RGD was identified as the minimal recognition sequence within fibronectin required for cell attachment by Ruoslahti and Pierschbacher in the early 1980s. These foundational studies also identified of the cellular receptors that recognize the sequence; these receptors were later named integrins. The RGD motif is presented in a slightly different ways in different proteins, making it possible for the many RGD-binding integrins to selectively distinguish individual adhesion proteins.

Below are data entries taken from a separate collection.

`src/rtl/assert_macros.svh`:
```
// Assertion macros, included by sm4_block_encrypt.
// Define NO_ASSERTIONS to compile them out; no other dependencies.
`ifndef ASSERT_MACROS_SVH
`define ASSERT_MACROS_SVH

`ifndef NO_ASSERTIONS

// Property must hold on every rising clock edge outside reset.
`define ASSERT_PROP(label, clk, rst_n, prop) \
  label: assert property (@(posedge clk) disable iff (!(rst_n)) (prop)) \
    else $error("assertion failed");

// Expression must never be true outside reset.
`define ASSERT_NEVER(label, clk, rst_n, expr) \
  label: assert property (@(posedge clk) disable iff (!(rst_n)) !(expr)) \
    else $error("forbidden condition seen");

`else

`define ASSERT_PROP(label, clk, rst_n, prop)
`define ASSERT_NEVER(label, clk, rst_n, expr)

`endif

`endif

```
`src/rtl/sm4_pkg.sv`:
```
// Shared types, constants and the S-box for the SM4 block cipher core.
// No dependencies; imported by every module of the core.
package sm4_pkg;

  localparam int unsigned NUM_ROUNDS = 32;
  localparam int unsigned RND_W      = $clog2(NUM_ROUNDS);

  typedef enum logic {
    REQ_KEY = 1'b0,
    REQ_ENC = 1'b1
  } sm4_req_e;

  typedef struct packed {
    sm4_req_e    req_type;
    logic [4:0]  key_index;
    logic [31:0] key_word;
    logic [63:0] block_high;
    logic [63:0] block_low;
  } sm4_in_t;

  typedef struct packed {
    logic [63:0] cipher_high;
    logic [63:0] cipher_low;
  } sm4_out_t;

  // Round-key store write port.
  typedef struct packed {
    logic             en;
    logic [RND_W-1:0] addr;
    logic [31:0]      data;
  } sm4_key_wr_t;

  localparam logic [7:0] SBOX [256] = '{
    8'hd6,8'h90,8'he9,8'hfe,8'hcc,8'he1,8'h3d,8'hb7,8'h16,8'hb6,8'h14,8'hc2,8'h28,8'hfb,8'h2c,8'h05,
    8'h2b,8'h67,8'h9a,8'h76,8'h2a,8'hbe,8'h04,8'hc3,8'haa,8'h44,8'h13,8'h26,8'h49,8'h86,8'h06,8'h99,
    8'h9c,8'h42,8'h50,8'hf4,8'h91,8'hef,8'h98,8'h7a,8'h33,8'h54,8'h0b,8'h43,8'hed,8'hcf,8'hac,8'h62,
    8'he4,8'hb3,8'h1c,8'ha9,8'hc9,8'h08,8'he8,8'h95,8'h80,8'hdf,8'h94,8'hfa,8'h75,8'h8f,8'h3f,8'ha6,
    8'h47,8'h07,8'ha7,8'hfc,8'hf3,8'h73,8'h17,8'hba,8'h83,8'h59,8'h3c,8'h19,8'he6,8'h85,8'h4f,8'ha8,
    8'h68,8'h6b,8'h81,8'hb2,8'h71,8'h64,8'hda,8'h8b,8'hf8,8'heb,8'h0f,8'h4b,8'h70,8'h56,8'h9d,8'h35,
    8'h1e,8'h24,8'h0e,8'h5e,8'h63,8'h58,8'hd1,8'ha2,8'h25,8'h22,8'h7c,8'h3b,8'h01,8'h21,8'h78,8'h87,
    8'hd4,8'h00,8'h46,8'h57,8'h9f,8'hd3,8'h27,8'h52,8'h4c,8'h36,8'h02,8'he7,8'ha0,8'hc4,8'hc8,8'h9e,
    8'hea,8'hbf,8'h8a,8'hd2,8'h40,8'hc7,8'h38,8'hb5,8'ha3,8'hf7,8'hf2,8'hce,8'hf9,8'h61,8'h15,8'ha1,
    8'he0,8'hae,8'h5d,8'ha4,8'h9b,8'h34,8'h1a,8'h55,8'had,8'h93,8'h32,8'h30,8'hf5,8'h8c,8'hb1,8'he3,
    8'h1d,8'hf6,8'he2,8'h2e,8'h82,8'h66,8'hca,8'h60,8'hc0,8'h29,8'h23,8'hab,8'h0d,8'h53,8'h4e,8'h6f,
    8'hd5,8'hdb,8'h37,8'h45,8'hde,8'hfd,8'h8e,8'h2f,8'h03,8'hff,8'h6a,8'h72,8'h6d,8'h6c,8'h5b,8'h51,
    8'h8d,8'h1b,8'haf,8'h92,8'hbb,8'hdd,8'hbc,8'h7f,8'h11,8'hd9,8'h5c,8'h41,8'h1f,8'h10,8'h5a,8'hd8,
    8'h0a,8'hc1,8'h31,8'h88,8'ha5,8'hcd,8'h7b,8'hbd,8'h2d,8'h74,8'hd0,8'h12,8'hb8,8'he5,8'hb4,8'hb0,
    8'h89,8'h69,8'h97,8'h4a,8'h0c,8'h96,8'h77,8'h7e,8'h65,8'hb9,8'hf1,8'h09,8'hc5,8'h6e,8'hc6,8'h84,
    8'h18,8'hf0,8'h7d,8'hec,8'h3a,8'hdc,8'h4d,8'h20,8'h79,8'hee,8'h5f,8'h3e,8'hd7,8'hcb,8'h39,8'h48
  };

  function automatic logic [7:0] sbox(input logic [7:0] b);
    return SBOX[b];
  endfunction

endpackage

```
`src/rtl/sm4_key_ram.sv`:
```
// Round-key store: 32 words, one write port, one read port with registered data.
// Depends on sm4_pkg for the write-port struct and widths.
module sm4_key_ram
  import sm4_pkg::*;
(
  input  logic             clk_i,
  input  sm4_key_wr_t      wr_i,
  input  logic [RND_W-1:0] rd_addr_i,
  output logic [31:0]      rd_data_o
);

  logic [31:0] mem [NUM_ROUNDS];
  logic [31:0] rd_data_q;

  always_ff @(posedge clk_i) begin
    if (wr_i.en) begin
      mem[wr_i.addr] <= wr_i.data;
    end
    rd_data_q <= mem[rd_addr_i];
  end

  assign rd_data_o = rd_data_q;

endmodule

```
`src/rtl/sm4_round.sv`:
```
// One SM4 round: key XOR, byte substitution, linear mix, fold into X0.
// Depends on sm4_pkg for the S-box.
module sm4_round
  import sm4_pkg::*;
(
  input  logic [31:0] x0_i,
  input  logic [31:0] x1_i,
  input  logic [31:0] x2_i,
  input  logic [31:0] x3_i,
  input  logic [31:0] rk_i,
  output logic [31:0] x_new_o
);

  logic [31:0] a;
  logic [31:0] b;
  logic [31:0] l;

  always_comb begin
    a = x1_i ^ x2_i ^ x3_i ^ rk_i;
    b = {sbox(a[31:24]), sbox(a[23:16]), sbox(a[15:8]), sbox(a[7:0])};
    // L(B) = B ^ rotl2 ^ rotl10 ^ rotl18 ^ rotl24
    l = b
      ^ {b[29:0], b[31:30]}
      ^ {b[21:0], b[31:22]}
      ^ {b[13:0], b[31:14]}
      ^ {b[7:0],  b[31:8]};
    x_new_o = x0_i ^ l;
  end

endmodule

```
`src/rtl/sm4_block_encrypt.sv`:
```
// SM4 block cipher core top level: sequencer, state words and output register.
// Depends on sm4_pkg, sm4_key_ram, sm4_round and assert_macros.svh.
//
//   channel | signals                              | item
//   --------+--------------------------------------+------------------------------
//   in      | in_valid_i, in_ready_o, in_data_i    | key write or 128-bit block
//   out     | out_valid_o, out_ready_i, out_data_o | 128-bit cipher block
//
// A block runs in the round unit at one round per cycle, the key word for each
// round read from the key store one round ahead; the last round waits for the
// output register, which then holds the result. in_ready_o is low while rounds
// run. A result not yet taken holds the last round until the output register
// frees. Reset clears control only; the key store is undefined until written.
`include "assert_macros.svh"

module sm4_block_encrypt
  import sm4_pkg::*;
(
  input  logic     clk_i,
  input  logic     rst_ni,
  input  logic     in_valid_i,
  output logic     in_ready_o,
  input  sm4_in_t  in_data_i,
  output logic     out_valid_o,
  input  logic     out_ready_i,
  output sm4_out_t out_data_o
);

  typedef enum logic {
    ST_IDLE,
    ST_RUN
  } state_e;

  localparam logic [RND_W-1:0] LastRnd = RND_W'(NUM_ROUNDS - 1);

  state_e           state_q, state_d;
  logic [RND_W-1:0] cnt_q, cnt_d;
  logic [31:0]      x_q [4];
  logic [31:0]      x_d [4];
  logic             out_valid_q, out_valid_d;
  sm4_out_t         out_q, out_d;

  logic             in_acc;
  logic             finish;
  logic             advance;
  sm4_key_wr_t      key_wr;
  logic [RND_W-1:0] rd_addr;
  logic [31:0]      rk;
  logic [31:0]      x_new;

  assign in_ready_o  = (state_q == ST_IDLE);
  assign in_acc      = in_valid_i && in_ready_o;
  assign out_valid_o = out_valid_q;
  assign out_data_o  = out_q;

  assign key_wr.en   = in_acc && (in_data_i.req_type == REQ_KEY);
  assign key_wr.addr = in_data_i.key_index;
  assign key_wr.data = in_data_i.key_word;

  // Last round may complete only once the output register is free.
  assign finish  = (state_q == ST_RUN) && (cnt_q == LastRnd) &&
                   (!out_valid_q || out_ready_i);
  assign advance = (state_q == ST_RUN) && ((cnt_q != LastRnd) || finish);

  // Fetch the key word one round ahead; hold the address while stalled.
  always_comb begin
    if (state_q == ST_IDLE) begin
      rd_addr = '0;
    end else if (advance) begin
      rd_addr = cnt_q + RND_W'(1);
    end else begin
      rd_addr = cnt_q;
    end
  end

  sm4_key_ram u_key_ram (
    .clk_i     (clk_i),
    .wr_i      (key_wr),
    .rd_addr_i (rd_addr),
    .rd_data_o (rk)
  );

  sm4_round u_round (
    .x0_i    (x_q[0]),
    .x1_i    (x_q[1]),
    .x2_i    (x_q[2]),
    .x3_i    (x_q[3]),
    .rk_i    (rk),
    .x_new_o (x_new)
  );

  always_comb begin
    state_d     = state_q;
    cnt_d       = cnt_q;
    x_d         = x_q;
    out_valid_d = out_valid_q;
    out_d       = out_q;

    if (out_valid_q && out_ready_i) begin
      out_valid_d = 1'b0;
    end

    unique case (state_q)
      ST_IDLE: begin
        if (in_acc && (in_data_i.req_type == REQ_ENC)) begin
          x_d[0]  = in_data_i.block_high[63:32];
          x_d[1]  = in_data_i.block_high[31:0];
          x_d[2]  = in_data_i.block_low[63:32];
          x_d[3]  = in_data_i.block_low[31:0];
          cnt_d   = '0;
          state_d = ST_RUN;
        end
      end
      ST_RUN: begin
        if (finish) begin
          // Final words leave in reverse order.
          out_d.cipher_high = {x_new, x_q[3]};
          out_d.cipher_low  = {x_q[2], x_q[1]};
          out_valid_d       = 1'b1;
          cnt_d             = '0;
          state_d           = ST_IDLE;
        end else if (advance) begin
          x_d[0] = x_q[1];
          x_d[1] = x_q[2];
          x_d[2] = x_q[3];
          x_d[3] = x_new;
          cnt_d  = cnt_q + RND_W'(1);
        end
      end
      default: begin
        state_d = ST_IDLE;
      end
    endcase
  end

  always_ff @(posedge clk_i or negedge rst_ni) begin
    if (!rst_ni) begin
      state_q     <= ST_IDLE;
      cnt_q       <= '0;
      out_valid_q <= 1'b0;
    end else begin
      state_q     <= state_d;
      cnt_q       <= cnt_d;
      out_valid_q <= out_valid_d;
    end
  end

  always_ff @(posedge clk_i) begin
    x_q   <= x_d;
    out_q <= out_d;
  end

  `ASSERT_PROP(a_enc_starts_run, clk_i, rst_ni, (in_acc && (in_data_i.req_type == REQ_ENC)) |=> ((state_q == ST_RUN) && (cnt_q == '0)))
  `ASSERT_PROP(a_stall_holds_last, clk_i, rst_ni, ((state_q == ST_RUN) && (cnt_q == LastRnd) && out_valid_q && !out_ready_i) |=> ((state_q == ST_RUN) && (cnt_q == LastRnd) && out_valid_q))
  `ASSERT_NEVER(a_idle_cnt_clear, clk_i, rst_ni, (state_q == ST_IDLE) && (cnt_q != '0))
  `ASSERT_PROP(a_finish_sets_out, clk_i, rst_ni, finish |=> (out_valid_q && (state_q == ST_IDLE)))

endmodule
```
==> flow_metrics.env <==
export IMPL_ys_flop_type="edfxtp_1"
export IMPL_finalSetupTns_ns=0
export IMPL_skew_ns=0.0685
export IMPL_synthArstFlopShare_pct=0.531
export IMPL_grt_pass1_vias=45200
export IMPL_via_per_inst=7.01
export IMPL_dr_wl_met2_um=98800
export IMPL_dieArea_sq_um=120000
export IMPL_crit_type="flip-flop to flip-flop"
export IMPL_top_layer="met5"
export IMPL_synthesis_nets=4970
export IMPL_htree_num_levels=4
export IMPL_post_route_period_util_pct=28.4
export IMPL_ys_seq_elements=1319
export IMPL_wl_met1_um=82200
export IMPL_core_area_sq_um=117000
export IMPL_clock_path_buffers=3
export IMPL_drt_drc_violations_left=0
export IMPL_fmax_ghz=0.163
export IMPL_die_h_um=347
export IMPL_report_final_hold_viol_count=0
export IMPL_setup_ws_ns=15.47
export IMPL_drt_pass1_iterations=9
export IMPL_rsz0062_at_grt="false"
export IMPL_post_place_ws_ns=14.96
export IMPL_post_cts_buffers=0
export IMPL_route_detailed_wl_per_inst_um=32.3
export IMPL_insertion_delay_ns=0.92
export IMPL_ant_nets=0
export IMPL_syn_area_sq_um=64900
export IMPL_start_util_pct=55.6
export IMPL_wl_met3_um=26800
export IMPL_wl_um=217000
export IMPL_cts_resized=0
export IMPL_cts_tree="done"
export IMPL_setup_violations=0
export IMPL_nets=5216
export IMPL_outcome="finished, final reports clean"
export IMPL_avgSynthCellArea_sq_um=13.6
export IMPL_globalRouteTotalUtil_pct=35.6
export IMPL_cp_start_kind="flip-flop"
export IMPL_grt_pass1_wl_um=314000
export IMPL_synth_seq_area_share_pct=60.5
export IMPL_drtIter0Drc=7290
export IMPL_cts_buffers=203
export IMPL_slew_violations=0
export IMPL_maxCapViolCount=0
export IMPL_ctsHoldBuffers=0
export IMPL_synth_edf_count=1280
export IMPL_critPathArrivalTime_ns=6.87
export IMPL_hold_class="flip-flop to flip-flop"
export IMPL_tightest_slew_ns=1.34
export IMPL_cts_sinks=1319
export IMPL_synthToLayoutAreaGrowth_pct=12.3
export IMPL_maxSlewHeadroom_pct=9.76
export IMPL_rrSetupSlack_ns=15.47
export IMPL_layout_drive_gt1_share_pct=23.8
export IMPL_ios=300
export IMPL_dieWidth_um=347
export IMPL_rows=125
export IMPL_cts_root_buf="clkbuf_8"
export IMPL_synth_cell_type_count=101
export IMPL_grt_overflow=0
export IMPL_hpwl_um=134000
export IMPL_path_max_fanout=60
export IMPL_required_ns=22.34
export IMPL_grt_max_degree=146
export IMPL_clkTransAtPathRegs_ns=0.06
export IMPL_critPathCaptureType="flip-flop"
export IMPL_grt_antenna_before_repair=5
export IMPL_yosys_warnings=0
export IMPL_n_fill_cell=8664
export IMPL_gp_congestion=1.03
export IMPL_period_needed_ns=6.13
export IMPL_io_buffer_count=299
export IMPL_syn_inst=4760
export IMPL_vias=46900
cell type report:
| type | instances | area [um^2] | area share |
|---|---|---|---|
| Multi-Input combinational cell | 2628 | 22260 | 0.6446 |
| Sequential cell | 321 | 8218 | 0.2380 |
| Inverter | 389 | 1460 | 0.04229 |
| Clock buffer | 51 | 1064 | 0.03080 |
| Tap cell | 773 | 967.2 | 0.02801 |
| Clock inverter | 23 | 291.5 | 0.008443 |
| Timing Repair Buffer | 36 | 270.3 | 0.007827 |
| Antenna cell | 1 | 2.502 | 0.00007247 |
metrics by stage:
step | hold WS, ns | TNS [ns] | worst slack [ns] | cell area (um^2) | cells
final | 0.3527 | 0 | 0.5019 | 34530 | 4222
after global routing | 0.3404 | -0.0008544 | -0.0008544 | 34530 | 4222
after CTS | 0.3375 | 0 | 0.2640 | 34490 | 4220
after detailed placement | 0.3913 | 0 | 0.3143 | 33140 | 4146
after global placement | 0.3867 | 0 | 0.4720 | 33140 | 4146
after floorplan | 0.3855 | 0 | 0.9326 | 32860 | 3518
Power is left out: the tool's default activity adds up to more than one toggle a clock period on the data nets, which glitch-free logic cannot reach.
## config.mk

```make
export PLATFORM = sky130hd
export DESIGN_NAME = mod_exp_mersenne31_top
export DESIGN_NICKNAME = d
export VERILOG_FILES = /design/src/hw/rtl/mem31_pkg.sv /design/src/hw/rtl/mod_exp_mersenne31_top.sv
export SDC_FILE = /design/constraint.sdc
export NUM_CORES = 2
export LEC_CHECK = 0
export BUFFER_PORTS_ARGS = -buffer_cell sky130_fd_sc_hd__buf_2
export CAP_MARGIN = 20
export CELL_PAD_IN_SITES_DETAIL_PLACEMENT = 2
export CELL_PAD_IN_SITES_GLOBAL_PLACEMENT = 2
export CORE_ASPECT_RATIO = 0.75
export CORE_MARGIN = 10
export CORE_UTILIZATION = 40
export CTS_BUF_LIST = sky130_fd_sc_hd__clkbuf_2
export CTS_CLUSTER_SIZE = 16
export DETAILED_ROUTE_END_ITERATION = 8
export PLACE_DENSITY = 0.84
export SYNTH_ARGS = -nofsm -noshare
export SYNTH_HDL_FRONTEND = slang
export SYNTH_SLANG_ARGS = --single-unit
```

## constraint.sdc

```tcl
create_clock -name clk -period 20 [get_ports clk]
set_clock_uncertainty 0.1 [all_clocks]
set_input_delay 5 -clock clk [delete_from_list [all_inputs] [get_ports clk]]
set_output_delay 5 -clock clk [all_outputs]
set_load 0.03 [all_outputs]
```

Understanding of the molecular basis of binding to integrins has enabled the development of several drugs for cardiovascular disease and cancer, including eptifibatide, tirofiban, cilengitide, and the PET radiotracer fluciclatide. Eptifibatide and tirofiban are anti-clotting drugs indicated to prevent thrombosis in acute ischemic coronary syndromes. They block activation of the integrin responsible for aggregation of platelets in response to the blood glycoproteins fibrinogen and von Willebrand factor. Eptifibatide is a cyclic seven amino acid peptide, whereas tirofiban is a small molecule designed to mimic the chemistry and binding affinity of the RGD sequence. Cilengitide, a cyclic pentapeptide, is an investigational drug intended to block the growth of new blood vessels in tumors by interfering with the activation of integrin αVβ3. It has been evaluated for the treatment of glioblastoma, but, as is the case for other anti-angiogenic therapies, has not been shown to alter progression or improve survival either alone or in combination with standard treatments. Fluciclatide, an 18F-labelled small peptide that binds to integrin αVβ3 and integrin αVβ5, is being tested as a tool to monitor treatment response of tumors to anti-angiogenic therapies. CEND-1, also known as iRGD, is a cyclic peptide that homes to tumors via binding to Integrin alpha V receptors. However, it also binds and activates neuropilin-1, leading to a temporary opening of the tumor and an enhanced delivery of anti-cancer agents into the tumor tissue. It is currently being tested in clinical trials in solid tumor patients.
Use in bioengineering
RGD-based peptides have found many applications in biological research and medical devices. Culture plates coated with peptides mimicking ECM proteins’ adhesion motifs, which restrict the differentiation of stem and progenitor cells, are on the market. RGD-coated implantable medical devices are under active study to enhance attachment of endothelial cells, which would help avoid the foreign body reaction. RGD is also a universally used tool in the construction of multifunctional “smart” materials, such as tumor-targeted nanoparticles.